Since the application is written in Java, it is necessary to generate the binary
package in order to execute it through the Java Virtual Machine. This task is
readily achieved using Gradle. The following commands are meant to be executed
in the root path of the `log-aggregator` codebase.

```shell
$ ./gradlew clean build
```

## Usage

Once built, the generated Java artifact is located inside the `build/libs/`
directory and can be executed by running:

```shell
$ java -jar build/libs/log-aggregator.jar
```

Where `` is the directory containing the huge log files.

Example:

```shell
$ java -jar build/libs/log-aggregator.jar src/test/resources/fixtures

______ _______ _____
___ / ______ _______ _ ___ |_______ ________ ______________ _______ _______ ___ /_______ ________
__ / _ __ \__ __ `/ __ /| |__ __ `/__ __ `/__ ___/_ _ \__ __ `/_ __ `/_ __/_ __ \__ ___/
_ /___/ /_/ /_ /_/ / _ ___ |_ /_/ / _ /_/ / _ / / __/_ /_/ / / /_/ / / /_ / /_/ /_ /
/_____/\____/ _\__, / /_/ |_|_\__, / _\__, / /_/ \___/ _\__, / \__,_/ \__/ \____/ /_/
/____/ /____/ /____/ /____/
2016-12-20T18:51:16Z, Server C started.
2016-12-20T19:00:45Z, Server A started.
2016-12-20T19:01:16Z, Server B started.
2016-12-20T19:01:25Z, Server A completed job.
2016-12-20T19:02:02Z, Server C completed job.
2016-12-20T19:02:48Z, Server A terminated.
2016-12-20T19:03:25Z, Server B completed job.
2016-12-20T19:04:50Z, Server B terminated.
2016-12-20T19:05:00Z, Server C terminated.
2016-12-20T19:59:15Z, Server D started.
2016-12-20T20:22:40Z, Server E started.
2016-12-20T20:25:11Z, Server D completed job.
2016-12-20T20:25:11Z, Server D terminated.
2016-12-20T20:26:02Z, Server E completed job.
2016-12-20T20:26:03Z, Server E terminated.
```

## Testing

```shell
$ ./gradlew clean test
```

## Design

`log-aggregator` solves a problem related to a myriad of files containing tons
of logs.

Imagine you have any number of servers (1 to 1000+) that generate log files for
your distributed app. Each log file can range from 100MB - 512GB in size. They
are copied to your machine which contains only 16GB of RAM.
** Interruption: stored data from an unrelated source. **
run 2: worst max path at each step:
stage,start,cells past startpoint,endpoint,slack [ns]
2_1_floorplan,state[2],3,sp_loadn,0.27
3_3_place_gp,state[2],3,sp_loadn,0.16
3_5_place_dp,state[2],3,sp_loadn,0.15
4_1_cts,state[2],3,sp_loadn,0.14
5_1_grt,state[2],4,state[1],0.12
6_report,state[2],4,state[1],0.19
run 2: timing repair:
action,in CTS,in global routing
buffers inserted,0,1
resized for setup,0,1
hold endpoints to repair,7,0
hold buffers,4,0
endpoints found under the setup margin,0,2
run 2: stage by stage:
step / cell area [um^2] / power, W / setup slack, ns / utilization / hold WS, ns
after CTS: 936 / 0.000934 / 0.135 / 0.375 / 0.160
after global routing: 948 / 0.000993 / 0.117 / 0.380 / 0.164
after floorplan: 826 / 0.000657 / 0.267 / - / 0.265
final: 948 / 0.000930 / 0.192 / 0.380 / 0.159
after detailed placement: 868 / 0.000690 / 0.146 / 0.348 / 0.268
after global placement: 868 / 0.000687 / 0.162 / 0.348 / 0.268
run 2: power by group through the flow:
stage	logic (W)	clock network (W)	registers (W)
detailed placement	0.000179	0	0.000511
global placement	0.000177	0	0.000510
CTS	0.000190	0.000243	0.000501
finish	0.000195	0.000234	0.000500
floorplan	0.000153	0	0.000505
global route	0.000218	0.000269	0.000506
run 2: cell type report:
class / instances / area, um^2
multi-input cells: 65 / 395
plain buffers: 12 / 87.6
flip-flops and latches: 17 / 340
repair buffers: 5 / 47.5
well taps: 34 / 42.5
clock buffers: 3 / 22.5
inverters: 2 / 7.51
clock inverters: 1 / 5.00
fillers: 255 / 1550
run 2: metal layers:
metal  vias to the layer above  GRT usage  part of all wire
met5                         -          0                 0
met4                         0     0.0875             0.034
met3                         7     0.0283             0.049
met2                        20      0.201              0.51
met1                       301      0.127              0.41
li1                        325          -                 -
### src/rtl/seg_scan_driver_pkg.sv
`default_nettype none
// ============================================================================
// Module      : seg_pkg
// Description : Shared constants, glyph table and converter state type for
//               the eight-digit seven-segment scan driver.
// Revision    : 1.0 - initial release
// ============================================================================
package seg_pkg;

    localparam int NUM_DIGITS  = 8;
    localparam int BANK_DIGITS = 4;

    // Segment bit positions within {a,b,c,d,e,f,g,dp}
    localparam int SEG_A  = 7;
    localparam int SEG_B  = 6;
    localparam int SEG_C  = 5;
    localparam int SEG_D  = 4;
    localparam int SEG_E  = 3;
    localparam int SEG_F  = 2;
    localparam int SEG_G  = 1;
    localparam int SEG_DP = 0;

    localparam logic [7:0] SEG_DP_MASK = 8'b1 << SEG_DP;
    localparam logic [7:0] GLYPH_BLANK = 8'h00;

    localparam logic [7:0] GLYPH [0:15] = '{
        8'hFC, 8'h60, 8'hDA, 8'hF2, 8'h66, 8'hB6, 8'hBE, 8'hE0,
        8'hFE, 8'hF6, 8'hEE, 8'h3E, 8'h9C, 8'h7A, 8'h9E, 8'h8E
    };

    typedef enum logic [1:0] {
        IDLE  = 2'd0,
        SHIFT = 2'd1,
        DONE  = 2'd2
    } conv_state_t;

endpackage
`default_nettype wire

### src/rtl/seg_scan_driver_bin2bcd_seq.sv
`default_nettype none
// ============================================================================
// Module      : bin2bcd_seq
// Description : Sequential double-dabble, 32-bit binary to 10 BCD digits,
//               one input bit per cycle; start restarts from any state.
// Revision    : 1.0 - initial release
// ============================================================================
module bin2bcd_seq
    import seg_pkg::*;
(
    input  logic        clk,
    input  logic        rst,
    input  logic        start,
    input  logic [31:0] bin,
    output logic        busy,
    output logic        done,
    output logic [39:0] bcd
);

    conv_state_t r_state, w_state_nxt;
    logic [4:0]  r_cnt, w_cnt_nxt;
    logic [31:0] r_sh, w_sh_nxt;
    logic [39:0] r_acc, w_acc_nxt;
    logic [38:0] w_adj;

    // Top digit is at most 2 before any shift of a 32-bit input, so it never
    // needs the +3 correction; only its low three bits survive the shift.
    always_comb begin
        w_adj = r_acc[38:0];
        for (int n = 0; n < 9; n++) begin
            if (r_acc[4*n +: 4] >= 4'd5) begin
                w_adj[4*n +: 4] = r_acc[4*n +: 4] + 4'd3;
            end
        end
    end

    always_comb begin
        w_state_nxt = r_state;
        w_cnt_nxt   = r_cnt;
        w_sh_nxt    = r_sh;
        w_acc_nxt   = r_acc;
        case (r_state)
            SHIFT: begin
                w_acc_nxt = {w_adj, r_sh[31]};
                w_sh_nxt  = {r_sh[30:0], 1'b0};
                w_cnt_nxt = r_cnt + 5'd1;
                if (r_cnt == 5'd31) begin
                    w_state_nxt = DONE;
                end
            end
            DONE:    w_state_nxt = IDLE;
            default: w_state_nxt = r_state;
        endcase
        if (start) begin
            w_state_nxt = SHIFT;
            w_cnt_nxt   = 5'd0;
            w_sh_nxt    = bin;
            w_acc_nxt   = '0;
        end
    end

    always_ff @(posedge clk or posedge rst) begin
        if (rst) begin
            r_state <= IDLE;
            r_cnt   <= '0;
            r_sh    <= '0;
            r_acc   <= '0;
        end else begin
            r_state <= w_state_nxt;
            r_cnt   <= w_cnt_nxt;
            r_sh    <= w_sh_nxt;
            r_acc   <= w_acc_nxt;
        end
    end

    assign busy = (r_state != IDLE);
    assign done = (r_state == DONE);
    assign bcd  = r_acc;

endmodule
`default_nettype wire

### src/rtl/seg_scan_driver.sv
`default_nettype none
// ============================================================================
// Module      : seg_scan_driver
// Description : Eight-digit multiplexed seven-segment driver, hex or decimal.
//               Define SEG_LZ_BLANK_EN to blank leading zero digits.
// Revision    : 1.0 - initial release
// ============================================================================
module seg_scan_driver
    import seg_pkg::*;
#(
    parameter int unsigned SCAN_DIV = 100000
) (
    input  logic        clk,
    input  logic        rst,
    input  logic [31:0] data,
    input  logic        load,
    input  logic        base,
    output logic [7:0]  digit_en,
    output logic [7:0]  sseg,
    output logic [7:0]  sseg1,
    output logic        busy
);

    localparam logic [23:0] c_div_max = 24'(SCAN_DIV - 1);
    localparam logic [7:0]  c_en_base = 8'h11;

    logic [31:0] r_val, r_bcd;
    logic        r_base_q, r_ovf;
    logic [23:0] r_div;
    logic [1:0]  r_slot;
    logic [7:0]  r_digit_en, r_sseg, r_sseg1;

    logic        w_start, w_tick, w_conv_done, w_ovf_dp;
    logic [31:0] w_val_next, w_src;
    logic [39:0] w_conv_bcd;
    logic [7:0]  w_seg [NUM_DIGITS];

    // The converter captures the value being latched this cycle, not the old one
    assign w_start    = load | (base ^ r_base_q);
    assign w_val_next = load ? data : r_val;
    assign w_tick     = (r_div == c_div_max);
    assign w_src      = r_base_q ? r_bcd : r_val;
    assign w_ovf_dp   = r_base_q & r_ovf;

    bin2bcd_seq u_bin2bcd (
        .clk   (clk),
        .rst   (rst),
        .start (w_start),
        .bin   (w_val_next),
        .busy  (busy),
        .done  (w_conv_done),
        .bcd   (w_conv_bcd)
    );

    for (genvar k = 0; k < NUM_DIGITS; k++) begin : g_digit
        logic [3:0] w_nib;
        logic       w_blank;
        assign w_nib = w_src[4*k +: 4];
`ifdef SEG_LZ_BLANK_EN
        if (k == 0) begin : g_keep
            assign w_blank = 1'b0;
        end else begin : g_lz
            assign w_blank = ~|w_src[31:4*k];
        end
`else
        assign w_blank = 1'b0;
`endif
        if (k == NUM_DIGITS - 1) begin : g_msd
            assign w_seg[k] = (w_blank ? GLYPH_BLANK : GLYPH[w_nib])
                            | (w_ovf_dp ? SEG_DP_MASK : 8'h00);
        end else begin : g_rest
            assign w_seg[k] = w_blank ? GLYPH_BLANK : GLYPH[w_nib];
        end
    end

    always_ff @(posedge clk or posedge rst) begin
        if (rst) begin
            r_val      <= '0;
            r_bcd      <= '0;
            r_ovf      <= 1'b0;
            r_base_q   <= 1'b0;
            r_div      <= '0;
            r_slot     <= '0;
            r_digit_en <= '0;
            r_sseg     <= '0;
            r_sseg1    <= '0;
        end else begin
            r_base_q <= base;
            if (load) begin
                r_val <= data;
            end
            if (w_conv_done) begin
                r_bcd <= w_conv_bcd[31:0];
                r_ovf <= |w_conv_bcd[39:32];
            end
            // Outputs show the slot that was current at the tick, then advance
            if (w_tick) begin
                r_div      <= '0;
                r_slot     <= r_slot + 2'd1;
                r_digit_en <= c_en_base << r_slot;
                r_sseg     <= w_seg[{1'b1, r_slot}];
                r_sseg1    <= w_seg[{1'b0, r_slot}];
            end else begin
                r_div <= r_div + 24'd1;
            end
        end
    end

    assign digit_en = r_digit_en;
    assign sseg     = r_sseg;
    assign sseg1    = r_sseg1;

endmodule
`default_nettype wire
The local directory would look like this:

```shell script
$ ls /temp
server-ac329xbv.log
server-buyew12x.log
server-cnw293z2.log
```

Our goal is to print the individual lines out to the standard output,
sorted by timestamp.

### Approach to Tackle

`log-aggregator` receives the path of the directory containing log files.
Internally, it grabs all the files and converts them into instances of
[RandomAccessFile](https://docs.oracle.com/en/java/javase/11/docs/api/java.base/java/io/RandomAccessFile.html),
which provides a handy way to read the files **without loading them
into memory**.

#### RandomAccessFile

Given that only 16GB of memory are available and that a single file can range
from 100MB - 512GB in size, avoiding loading the whole files into memory is
mandatory.

[RandomAccessFile](https://docs.oracle.com/en/java/javase/11/docs/api/java.base/java/io/RandomAccessFile.html),
allows to read the file using a pointer that is stored within the instance. This
pointer is a number that represents the index of the byte to read in the file.
In other words, each line can be read and a pointer to the next line is stored
inside the `RandomAccessFile` instance.

#### Comparing Logs

In addition to storing the pointer of each file, a special `Set` is also in the
game. This data structure holds instances of `LogFileHolder`, which contains two
things: the current log of each file and the reference to the `RandomAccessFile`
instance that owns the log.

The `Set` is a `TreeSet` that sorts its elements by the log using the timestamp.
A comparator for the `TreeSet` structure is provided to ensure the items are
sorted as expected.

Given that the timestamps are provided in the ISO 8601 format, there is no need
to convert them into `Instant`s or any other kind of date objects for
comparison, as this format provides lexicographical order, which means that they
can be compared as `String` instances.

#### Printing Logs

Since the `TreeSet` structure contains the logs sorted by timestamp, its very
first element is the log to be printed out, due to each item contains a
reference to the `RandomAccessFile` instance, `log-aggregator` prints the log,
reads the next one and decides whether insert it into the `TreeSet` or whether
it is time to close the file (no more entries).